Activity:
Look through the entries for the line containing "met4: 0.0090 / 0.0289 / 0". Then output that line and every line after it, exactly, to the end.

Data for this task:
<file path="flow/run.sh">
#!/bin/bash
# OpenROAD 26Q1-2900-gdf79404cd8, Yosys 0.63+post, stock flow scripts
make -C /OpenROAD-flow-scripts/flow DESIGN_CONFIG=/design/flow/config.mk WORK_HOME=/design/flow/orfs finish
</file>
<file path="flow/config.mk">
export PLATFORM = sky130hd
export DESIGN_NAME = registers
export DESIGN_NICKNAME = registers
export VERILOG_FILES = /design/flow/design.v
export SDC_FILE = /design/flow/constraint.sdc
export NUM_CORES = 4
export LEC_CHECK = 1
export CORE_UTILIZATION = 50
</file>
<file path="flow/constraint.sdc">
current_design registers

set clk_period 1.1
set clk_io_pct 0.2

create_clock -name clk0 -period $clk_period [get_ports {clock}]

set non_clock_inputs [all_inputs -no_clocks]
set_input_delay [expr $clk_period * $clk_io_pct] -clock clk0 $non_clock_inputs
set_output_delay [expr $clk_period * $clk_io_pct] -clock clk0 [all_outputs]
</file>
<file path="flow/design.v">
module registers(reg0_out, reg0_in, reg0_enable_read, reg0_enable_out,
                  reg1_out, reg1_in, reg1_enable_read, reg1_enable_out,
                  reg2_out, reg2_in, reg2_enable_read, reg2_enable_out,
                  reg3_out, reg3_in, reg3_enable_read, reg3_enable_out,
                  clock, reset);
output[15:0] reg0_out, reg1_out, reg2_out, reg3_out;
input[15:0] reg0_in, reg1_in, reg2_in, reg3_in;
input reg0_enable_read, reg1_enable_read, reg2_enable_read, reg3_enable_read;
input reg0_enable_out, reg1_enable_out, reg2_enable_out, reg3_enable_out;
input clock, reset;
reg[15:0] reg0_val, reg1_val, reg2_val, reg3_val;
reg[15:0] reg0_out, reg1_out, reg2_out, reg3_out;
always @(posedge clock)
begin:behavior
  if (reset)
  begin
    reg0_val = 16'd0;
    reg1_val = 16'd0;
    reg2_val = 16'd0;
    reg3_val = 16'd0;
  end
  else
  begin
    if (reg0_enable_read)
      reg0_val = reg0_in;
    if (reg1_enable_read)
      reg1_val = reg1_in;
    if (reg2_enable_read)
      reg2_val = reg2_in;
    if (reg3_enable_read)
      reg3_val = reg3_in;
  end
  reg0_out = (reg0_enable_out) ? reg0_val : 16'hZZZZ;
  reg1_out = (reg1_enable_out) ? reg1_val : 16'hZZZZ;
  reg2_out = (reg2_enable_out) ? reg2_val : 16'hZZZZ;
  reg3_out = (reg3_enable_out) ? reg3_val : 16'hZZZZ;
end 
endmodule
</file>
==> flow_summary.json <==
{
  "final-setup-viol-count": 0,
  "synthTopCellsByArea": "dfxtp_1, mux2i_1, nor2_1, buf_12, buf_6",
  "chip_area_mm2": 0.00492,
  "synth_flops": 64,
  "viasPerCell": 4.78,
  "initCoreUtil": 0.526,
  "setup.worst_path.start": "reg2_enable_read",
  "die_h_um": 70.2,
  "total_leakage_power_nw": 1.79,
  "yosys.cell_types.count": 6,
  "max-slew-margin-rel": 0.813,
  "grt_start_max_net_pins": 65,
  "timing_hold_violations_final": 0,
  "powerDensity_mw_per_mm2": 1300,
  "crit_arrival_ns": 1.29,
  "seq_power_share": 0.498,
  "number_of_flops_mapped_to_enable_cells_by_yosys": 0,
  "power.net_switching_mw": 1.11,
  "worstReg2RegStart": "reg0_val[6]",
  "antenna_found_initial": 0,
  "vias": 1935,
  "worstSetupEndpointType": "flip-flop",
  "grtUsageTotal": 0.252,
  "postSynthSeqShare": 0.552,
  "routed_wirelength_um": 6120,
  "grt-ovfl-total": 0,
  "dr.first_iter.drc_count": 60,
  "clock-skew-final_ns": 0,
  "comb_power_share": 0.156,
  "fin_worst_hold_slack_ns": 0.356,
  "largest_area_cell": "dfxtp_1",
  "syn2layout_area_growth_pct": 69.4,
  "finalSetupTns_ns": 0,
  "crit_path_max_fanout": 16,
  "critical_setup_path_class": "in2reg",
  "detail_route.wl_per_cell_um": 15.1,
  "clk-insertion-delay-late_ns": 0.32,
  "ff2ff_setup_slack_ns": 0.22,
  "yosysWarningCount": 5,
  "tritoncts_clock_tree": "yes",
  "layout-drive-gt1-share": 0.280,
  "startpoint_type": "primary input",
  "antennaDiodeCount": 0,
  "max_cap_viol_count": 0,
  "synthFlopType": "dfxtp_1",
  "synth_chip_area_mm2": 0.00232,
  "htree_num_levels": 3,
  "ctsHoldBuffers": 0,
  "fp.coreArea_mm2": 0.00441,
  "numClockSinks": 64,
  "gp_congestion": 0.719,
  "warnings": 30,
  "fillerInstances": 193,
  "power.ir.vdd_worst_mv": 1.20,
  "synth_area_per_inst_um2": 11.2,
  "outcome": "finished, final reports clean",
  "fin_crit_ns": 1.10,
  "hold_path_startpoint": "reset",
  "worst_slew_pin_slew_ns": 0.280,
  "max_freq_mhz": 913,
  "timing_max_transition_violations_final": 0,
  "rows": 24,
  "post_synth_instance_area_mm2": 0.00232,
  "drt_pre_antenna_iters": 4,
  "clock_tree.buffer_depth": 2,
  "yosysCellCount": 207,
  "share_of_flip_flops_with_an_asynchronous_set_or_reset_after_synthesis": 0,
  "yosysTopAreaCellShare": 0.552,
  "placement.io_buffers": 133,
  "reg2reg_to": "reg0_val[6]",
  "tritoncts.num_buffers": 9,
  "hp-class": "in2reg",
  "hold_path_depth": 3,
  "hpwl_um": 3780,
  "die-width_um": 70.2,
  "detail-route-antenna-nets": 0,
  "netlist_top_cells_count": "dfxtp_1, mux2i_1, nor2_1",
  "p_int_mw": 4.01,
  "timing.final.crit_share": 0.995,
  "clock_power_share": 0.346,
  "grt_pass1_wl_um": 9360,
  "synth_cells": 207,
  "clock_input_transition_at_the_sequential_cells_of_the_worst_setup_and_hold_paths_ns": 0.06,
  "switching_part_of_the_total_power": 0.217,
  "min_delay_worst_endpoint": "reg2_val[9]",
  "worst_ep_required_time_ns": 1.30,
  "clk_root_buffer_cell": "clkbuf_8",
  "worstRegToRegCells": 4,
  "boundaryPins": 138,
  "first_global_vias": 1846,
  "drc": 0
}
## repair_timing
| item | CTS | global route |
|---|---|---|
| setup buffers | 6 | 3 |
| resized | 180 | 20 |
| endpoints found under the setup margin | 64 | 21 |
## cells in the final DEF, fill, tap and decap left out
master and instances:
dfxtp_2 64, mux2i_1 64, clkbuf_1 2, clkdlybuf4s15_1 56, clkdlybuf4s50_1 68, nor2_1 64, buf_12 5, clkbuf_8 12
buf_4 9, clkbuf_2 8, buf_2 1
## metrics by stage
stage	total power [mW]	instances	instance area, um^2	utilization	setup WS (ns)
final	5.13	405	3930	0.891	0.00497
after global routing	5.39	405	3930	0.891	-0.0172
after CTS	5.16	402	3940	0.892	0.0000848
after detailed placement	3.39	382	3650	0.828	-0.228
after global placement	3.37	382	3650	0.828	-0.180
after floorplan	2.85	207	2320	-	0.298
## worst max-delay path, stage by stage
cell and delay (ns):
clkdlybuf4s50_1 0.51, buf_12 0.18, mux2i_1 0.28, nor2_1 0.10
## power by group through the flow
stage / Clock [mW] / Combinational [mW] / Sequential, mW
final: 1.77 / 0.800 / 2.55
after global routing: 1.96 / 0.857 / 2.57
after CTS: 1.82 / 0.789 / 2.55
## registers in the layout, summed over array words and instances (netlist names)
register	count
reg0_val	16
reg2_val	16
reg3_val	16
reg1_val	16
## cell families after synthesis
family                 count (synthesis)  share of synthesized area
DFF                                   64                      0.552
buffers and inverters                 15                     0.0690
and+or+nand+nor                       64                      0.103
muxes                                 64                      0.276
## cell type report
| class | instances | area, um^2 | area share |
|---|---|---|---|
| Tap cell | 52 | 65.1 | 0.0165 |
| Clock buffer | 14 | 173 | 0.0439 |
| Multi-Input combinational cell | 128 | 881 | 0.224 |
| Sequential cell | 64 | 1360 | 0.346 |
| Timing Repair Buffer | 147 | 1450 | 0.370 |
## how the worst max path moves through the flow
stage	to	slack, ns	cells past startpoint
after CTS	reg1_out[2]	0.00008	1
after global routing	reg1_out[7]	-0.02	1
final	reg2_val[5]	0.005	4
## routing by layer
metal / part of all wire / GRT usage / up-vias
li1: - / - / 965
met1: 0.46 / 0.372 / 868
met2: 0.43 / 0.366 / 96
met3: 0.11 / 0.114 / 6
met4: 0.0090 / 0.0289 / 0
met5: 0 / 0 / -
No activity file was given, so power comes from the tool's default toggle rates.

Task output:
met4: 0.0090 / 0.0289 / 0
met5: 0 / 0 / -
No activity file was given, so power comes from the tool's default toggle rates.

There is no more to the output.